__Assigned task__.
Please repeat, without alteration, the line containing "export CORE_UTILIZATION = 35" and every line that follows it to the end of the entries below, and only those lines.

[[ Task input open ]]

$ cat config.mk
export PLATFORM = sky130hd
export DESIGN_NAME = gfba_ram
export DESIGN_NICKNAME = d
export VERILOG_FILES = /design/src/design/gfba_pkg.sv /design/src/design/gfba_ram.sv
export SDC_FILE = /design/constraint.sdc
export NUM_CORES = 1
export LEC_CHECK = 0
export BUFFER_PORTS_ARGS = -buffer_cell sky130_fd_sc_hd__buf_2
export CORE_MARGIN = 2
export CORE_UTILIZATION = 35
export DETAILED_ROUTE_END_ITERATION = 16
export SLEW_MARGIN = 25
export SYNTH_ARGS = -nofsm -noshare
export SYNTH_HDL_FRONTEND = slang
export SYNTH_SLANG_ARGS = --single-unit
$ cat constraint.sdc
create_clock -name clock -period 2.2 [get_ports clock]
set_input_delay 0.22 -clock clock [delete_from_list [all_inputs] [get_ports clock]]
set_output_delay 0.22 -clock clock [all_outputs]
set_load 0.05 [all_outputs]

[[ Task input closed ]]

__Output of the task__.
export CORE_UTILIZATION = 35
export DETAILED_ROUTE_END_ITERATION = 16
export SLEW_MARGIN = 25
export SYNTH_ARGS = -nofsm -noshare
export SYNTH_HDL_FRONTEND = slang
export SYNTH_SLANG_ARGS = --single-unit
$ cat constraint.sdc
create_clock -name clock -period 2.2 [get_ports clock]
set_input_delay 0.22 -clock clock [delete_from_list [all_inputs] [get_ports clock]]
set_output_delay 0.22 -clock clock [all_outputs]
set_load 0.05 [all_outputs]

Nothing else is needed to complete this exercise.